Work instruction ->
Both the line with "drt_iter0_drc=331" and the line with "clk_latency_ns=0.52" in the records below must appear in the output, along with every line between them, exactly and with nothing added.

Recorded data

○ ○ ○ ○ ○

## config.mk

```make
export PLATFORM = sky130hd
export DESIGN_NAME = capture_ctrl
export DESIGN_NICKNAME = d
export VERILOG_FILES = /design/src/hdl/capture_pkg.sv /design/src/hdl/lb_pkg.sv /design/src/hdl/capture_ctrl.sv
export VERILOG_INCLUDE_DIRS = /design/src /design/src/hdl
export SDC_FILE = /design/constraint.sdc
export NUM_CORES = 1
export LEC_CHECK = 0
export BUFFER_PORTS_ARGS = -buffer_cell sky130_fd_sc_hd__buf_2
export CAP_MARGIN = 20
export CORE_UTILIZATION = 57
export DETAILED_ROUTE_END_ITERATION = 10
export GPL_ROUTABILITY_DRIVEN = 0
export HOLD_SLACK_MARGIN = 0.12
export PLACE_DENSITY = 0.86
export SYNTH_ARGS = -nofsm -noshare
export SYNTH_HDL_FRONTEND = slang
export SYNTH_SLANG_ARGS = --single-unit
```

## constraint.sdc

```tcl
create_clock -name clk_200m -period 11.2 [get_ports clk_200m]
set_input_delay 1.68 -clock clk_200m [delete_from_list [all_inputs] [get_ports clk_200m]]
set_output_delay 1.68 -clock clk_200m [all_outputs]
set_load 0.02 [all_outputs]
```

## src/hdl/capture_macros.svh

```systemverilog
// sizes and register map for the capture core; EVENT_BITS must equal four PORT_BITS and LB_DATA_BITS
`ifndef CAPTURE_MACROS_SVH
`define CAPTURE_MACROS_SVH

// ----------------------------------------------------------------------
// widths
// ----------------------------------------------------------------------
`define EVENT_BITS    32
`define PORT_BITS     8
// 256 sample words
`define DEPTH_BITS    8
`define LB_ADDR_BITS  32
`define LB_DATA_BITS  32

// ----------------------------------------------------------------------
// register offsets, low 8 address bits
// ----------------------------------------------------------------------
`define REG_CTRL      8'h90
`define REG_TRIG_MASK 8'h94
`define REG_WINDOW    8'h98
`define REG_MEM_ADDR  8'h9C
`define REG_MEM_DATA  8'hA0
`define REG_STATUS    8'hA4

// arm strobe in REG_CTRL, host pending in REG_STATUS
`define CTRL_ARM_BIT    4
`define STATUS_PEND_BIT 4

// event source codes in REG_CTRL bits 1..0
`define MODE_NIBBLES    2'd0
`define MODE_SIDE_AD    2'd1
`define MODE_SIDE_EH    2'd2
`define MODE_TEST_COUNT 2'd3

`endif
```

## src/hdl/capture_pkg.sv

```systemverilog
// event, sample-memory and FSM types; codes must match REG_CTRL and REG_STATUS fields
`include "capture_macros.svh"

package capture_pkg;

  // ----------------------------------------------------------------------
  // data words
  // ----------------------------------------------------------------------
  typedef logic [`EVENT_BITS-1:0] event_t;
  typedef logic [`PORT_BITS-1:0]  port_t;

  // sample memory address and fill count
  typedef logic [`DEPTH_BITS-1:0] mem_addr_t;
  // one extra bit so a full memory is visible
  typedef logic [`DEPTH_BITS:0]   sample_count_t;

  // ----------------------------------------------------------------------
  // encodings
  // ----------------------------------------------------------------------
  typedef enum logic [1:0] {
    mode_nibbles    = `MODE_NIBBLES,
    mode_side_ad    = `MODE_SIDE_AD,
    mode_side_eh    = `MODE_SIDE_EH,
    mode_test_count = `MODE_TEST_COUNT
  } event_mode_t;

  typedef enum logic [1:0] {
    st_idle    = 2'd0,
    st_armed   = 2'd1,
    st_capture = 2'd2,
    st_done    = 2'd3
  } capture_state_t;

endpackage

```

## src/hdl/lb_pkg.sv

```systemverilog
// local-bus word types; widths come from capture_macros.svh
`include "capture_macros.svh"

package lb_pkg;

  // ----------------------------------------------------------------------
  // local-bus words
  // ----------------------------------------------------------------------

  // byte address from the host, only the low 8 bits are decoded
  typedef logic [`LB_ADDR_BITS-1:0] lb_addr_t;

  // write and readback data
  typedef logic [`LB_DATA_BITS-1:0] lb_data_t;

endpackage

```

## src/hdl/capture_ctrl.sv

```systemverilog
// stores only changed event words; a window of 0 or 1 keeps just the trigger sample
`include "capture_macros.svh"

module capture_ctrl (
  input  logic                          clk_200m,
  input  logic                          reset_200m,
  input  capture_pkg::event_t           events,
  input  logic                          arm,
  input  capture_pkg::event_t           trig_mask,
  input  lb_pkg::lb_data_t              window,
  output logic                          cap_we,
  output capture_pkg::mem_addr_t        cap_addr,
  output capture_pkg::event_t           cap_data,
  output capture_pkg::capture_state_t   state,
  output capture_pkg::sample_count_t    stored_count
);

  capture_pkg::event_t        prev_events;
  capture_pkg::sample_count_t next_count;
  lb_pkg::lb_data_t           cyc_cnt;
  logic                       trig_hit;
  logic                       store_en;
  logic                       last_cycle;

  // zero mask triggers at once
  assign trig_hit   = (trig_mask == '0) || ((events & trig_mask) != '0);
  // trigger sample, then every change while capturing
  assign store_en   = ((state == capture_pkg::st_armed) && trig_hit) ||
                      ((state == capture_pkg::st_capture) && (events != prev_events));
  assign next_count = stored_count + store_en;
  // cyc_cnt already includes the trigger cycle
  assign last_cycle = (cyc_cnt + 1'b1) >= window;

  // ----------------------------------------------------------------------
  // capture FSM
  // ----------------------------------------------------------------------
  always_ff @(posedge clk_200m) begin
    if (reset_200m) begin
      state        <= capture_pkg::st_idle;
      stored_count <= '0;
      cyc_cnt      <= '0;
      cap_we       <= 1'b0;
    end else begin
      cap_we <= store_en;
      case (state)
        capture_pkg::st_armed: begin
          if (trig_hit) begin
            stored_count <= next_count;
            cyc_cnt      <= 1;
            state        <= (window > 1) ? capture_pkg::st_capture : capture_pkg::st_done;
          end
        end
        capture_pkg::st_capture: begin
          stored_count <= next_count;
          cyc_cnt      <= cyc_cnt + 1'b1;
          // window used up or memory full
          if (last_cycle || next_count[`DEPTH_BITS]) begin
            state <= capture_pkg::st_done;
          end
        end
        default: begin
          // arm only from idle or done
          if (arm) begin
            state        <= capture_pkg::st_armed;
            stored_count <= '0;
          end
        end
      endcase
    end
  end

  // previous word for change detect, write payload
  always_ff @(posedge clk_200m) begin
    prev_events <= events;
    if (store_en) begin
      cap_addr <= stored_count[`DEPTH_BITS-1:0];
      cap_data <= events;
    end
  end

endmodule

```

==> reports/metrics.cfg <==
[pwr]
static-leakage-power_nw=3.14
ir_drop_mv=0.167
p_per_area_mw_per_mm2=205

[place]
hpwlAfterDp_um=11100
numPortBuffers=150

[timing]
fin_crit_sh=0.372
tightest_slew_ns=1.04
setup_viol_count_final=0
hold_viol=0
rsz0062_at_grt=false
max_freq_mhz=240
relSlewSlack=0.310
drv_slew=0
setup_tns_ns=0
finalClockSkew_ns=0.00970
hold-worst-slack_ns=0.499
finalCriticalPeriod_ns=4.16

[global_routing]
grt_pass1_vias=5188
track_usage=0.303
grt_pass1_wl_um=24200
antenna_found_initial=0
grt_max_degree=46
grt_overflow=0

[setup_path]
worstPathArrival_ns=4.57
worstPathCellList=buf_2 > a22oi_1 > nand2_1 > nor4_4 > nand2_1 > o21ai_0 > o21ai_4 > ha_1 > ha_1 > nand4_1 > xnor2_1 > nor2_1 > a21oi_1 > mux2_1
endpoint_kind=flop
cp_max_fo=6
crit_type=in -> reg
crit_path_top_delay_cell=nor4_4
cp.required_ns=11.60
startpoint_type=input port
slowest_delay_ns=0.45

[detailed_routing]
top_layer=met4
antenna_left=0
route.met2.wl_um=7600
dr.pass1.iters=5
drt_iter0_drc=331
drc=0
dr_wl_met3_um=1260
drt-met1-wl_um=5790
vias=5343
wl_um=15200
wire_per_inst_um=17.0
via_per_inst=5.96

[logic_synthesis]
postSynthCellCount=593
yosys.area.top_type_share=0.262
synth_fa_ha_area_frac=0.0796
synth.area.top_cells=dfxtp_1, edfxtp_1, ha_1
yosys_warnings=0
synth.distinct_cells=56
synthXorXnorAreaFrac=0.0949
synth_edf_count=40
synth_compound_area_frac=0.127
yosysMostFrequentCell=dfxtp_1
ys_ff_latch=116
yosys.area_share.simple=0.190
synth_commonest_cells=dfxtp_1, nand2_1, a21oi_1, inv_1
synth_largest_area_cell=dfxtp_1
syn_nets=729
ys_seq_area_frac=0.468
synth_top_flop_cell=dfxtp_1
synth_top_family_by_area=simple AND/OR/NAND/NOR gates
synth_area_per_cell_um2=9.80
netlist_area_mm2=0.00581
synthMuxAreaShare=0.00194
async_flop_share=0

[floorplanning]
die_w_um=103
initial_core_util=0.592
row_count=36
coreArea_mm2=0.00982
dieArea_mm2=0.0106
die_h_um=103
pin_count=151

[clock_network]
clk_latency_ns=0.52
cts_buffers=17
cts_setup_buffers=0
cts_buffer_depth=2
htreeDepth=4
hold_buffers=0
cts_resized=0
cts_tree=done
clk_pin_slew_worst_paths_ns=0.06
clkSinkCount=116
clockRootBuffer=clkbuf_8

[layout]
drive_gt1_frac=0.262
nNetsFinal=886
synthToLayoutAreaGrowth_pct=25.2
antenna_cells=0

[status]
status=finished clean

[flow_run]
cap_violations=0

[worst_hold_path]
worstHoldPathType=reg -> reg

==> final cells by class <==
type	instances	area (um^2)
flip-flops and latches	116	2720
repair buffers	154	781
fillers	685	2540
inverters	41	154
multi-input cells	420	2890
clock inverters	13	135
well taps	133	166
clock buffers	19	432
==> worst paths after layout <==
check                          startpoint                 endpoint  slack [ns]  cells after the start
hold / removal    cyc_cnt[6]$_SDFFE_PP0P_  cyc_cnt[6]$_SDFFE_PP0P_        0.50                      2
setup reg to reg  cyc_cnt[0]$_SDFFE_PP0P_    state[1]$_SDFFE_PP0P_        7.26                     13
hold reg to reg   cyc_cnt[6]$_SDFFE_PP0P_  cyc_cnt[6]$_SDFFE_PP0P_        0.50                      2
setup / recovery                events[8]    state[1]$_SDFFE_PP0P_        7.04                     14
==> worst max-delay path: cells and delay by family <==
family / cells / cell delay, ns
xor gates and xnor gates: 1 / 0.14
and+or+nand+nor: 5 / 0.94
buffers and inverters: 1 / 0.14
AOI/OAI and AO/OA: 4 / 0.86
muxes: 1 / 0.35
adders and majority gates: 2 / 0.46
==> sequential cells by signal, summed over array words and instances (netlist names) <==
signal,flops
cap_data,32
cyc_cnt,32
prev_events,32
stored_count,9
cap_addr,8
state,2
cap_we,1
==> power breakdown <==
group          switching, W  total [W]  internal [W]
Clock              0.000192   0.000513      0.000321
Combinational      0.000301   0.000420      0.000118
Sequential        0.0000245   0.000562      0.000537
==> stage by stage <==
step	util	cells	total power, W	worst slack (ns)	cell area, um^2
2_1_floorplan	-	593	0.000844	4.50	5810
3_3_place_gp	0.684	864	0.000974	6.71	6710
3_5_place_dp	0.684	864	0.000987	6.59	6710
4_1_cts	0.741	896	0.00150	7.05	7280
5_1_grt	0.741	896	0.00156	6.80	7280
6_report	0.741	896	0.00149	7.04	7280
==> logic make-up (layout without fill, tap and decap cells) <==
logic type               Yosys count  in the layout
AO/OA/AOI/OAI                    119            119
adder cells (fa/ha/maj)           37             37
flip-flops                       116            116
multiplexers                       1              1
AND/OR/NAND/NOR                  200            200
buffers and inverters             57            227
XOR/XNOR                          63             63
==> metal layers <==
layer,vias up,track usage
met4,0,0.169
met5,-,0
li1,2481,-
met1,2526,0.339
met3,51,0.0759
met2,285,0.527
==> cell usage in the layout (no fill, tap or decap), types with 3 or more instances in the layout <==
cell type   instances
a211oi_1            3
a21oi_1            47
a22oi_1            20
a311oi_1            4
a31oi_1             8
and3_1             10
and4_1              3
buf_2             150
buf_4               4
clkbuf_16          16
clkinv_2            3
clkinvlp_4          4
dfxtp_1            76
edfxtp_1           40
ha_1               37
inv_1              41
nand2_1            53
nand2b_1            3
nand3_1            28
nand4_1            15
nor2_1             29
nor3_1              6
nor3b_1             6
nor4_1             25
o21ai_0            16
o21ai_1             3
xnor2_1            23
xor2_1             40
Note: power is estimated with default switching activity, not from simulation.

○ ○ ○ ○ ○

Answer space ->
drt_iter0_drc=331
drc=0
dr_wl_met3_um=1260
drt-met1-wl_um=5790
vias=5343
wl_um=15200
wire_per_inst_um=17.0
via_per_inst=5.96

[logic_synthesis]
postSynthCellCount=593
yosys.area.top_type_share=0.262
synth_fa_ha_area_frac=0.0796
synth.area.top_cells=dfxtp_1, edfxtp_1, ha_1
yosys_warnings=0
synth.distinct_cells=56
synthXorXnorAreaFrac=0.0949
synth_edf_count=40
synth_compound_area_frac=0.127
yosysMostFrequentCell=dfxtp_1
ys_ff_latch=116
yosys.area_share.simple=0.190
synth_commonest_cells=dfxtp_1, nand2_1, a21oi_1, inv_1
synth_largest_area_cell=dfxtp_1
syn_nets=729
ys_seq_area_frac=0.468
synth_top_flop_cell=dfxtp_1
synth_top_family_by_area=simple AND/OR/NAND/NOR gates
synth_area_per_cell_um2=9.80
netlist_area_mm2=0.00581
synthMuxAreaShare=0.00194
async_flop_share=0

[floorplanning]
die_w_um=103
initial_core_util=0.592
row_count=36
coreArea_mm2=0.00982
dieArea_mm2=0.0106
die_h_um=103
pin_count=151

[clock_network]
clk_latency_ns=0.52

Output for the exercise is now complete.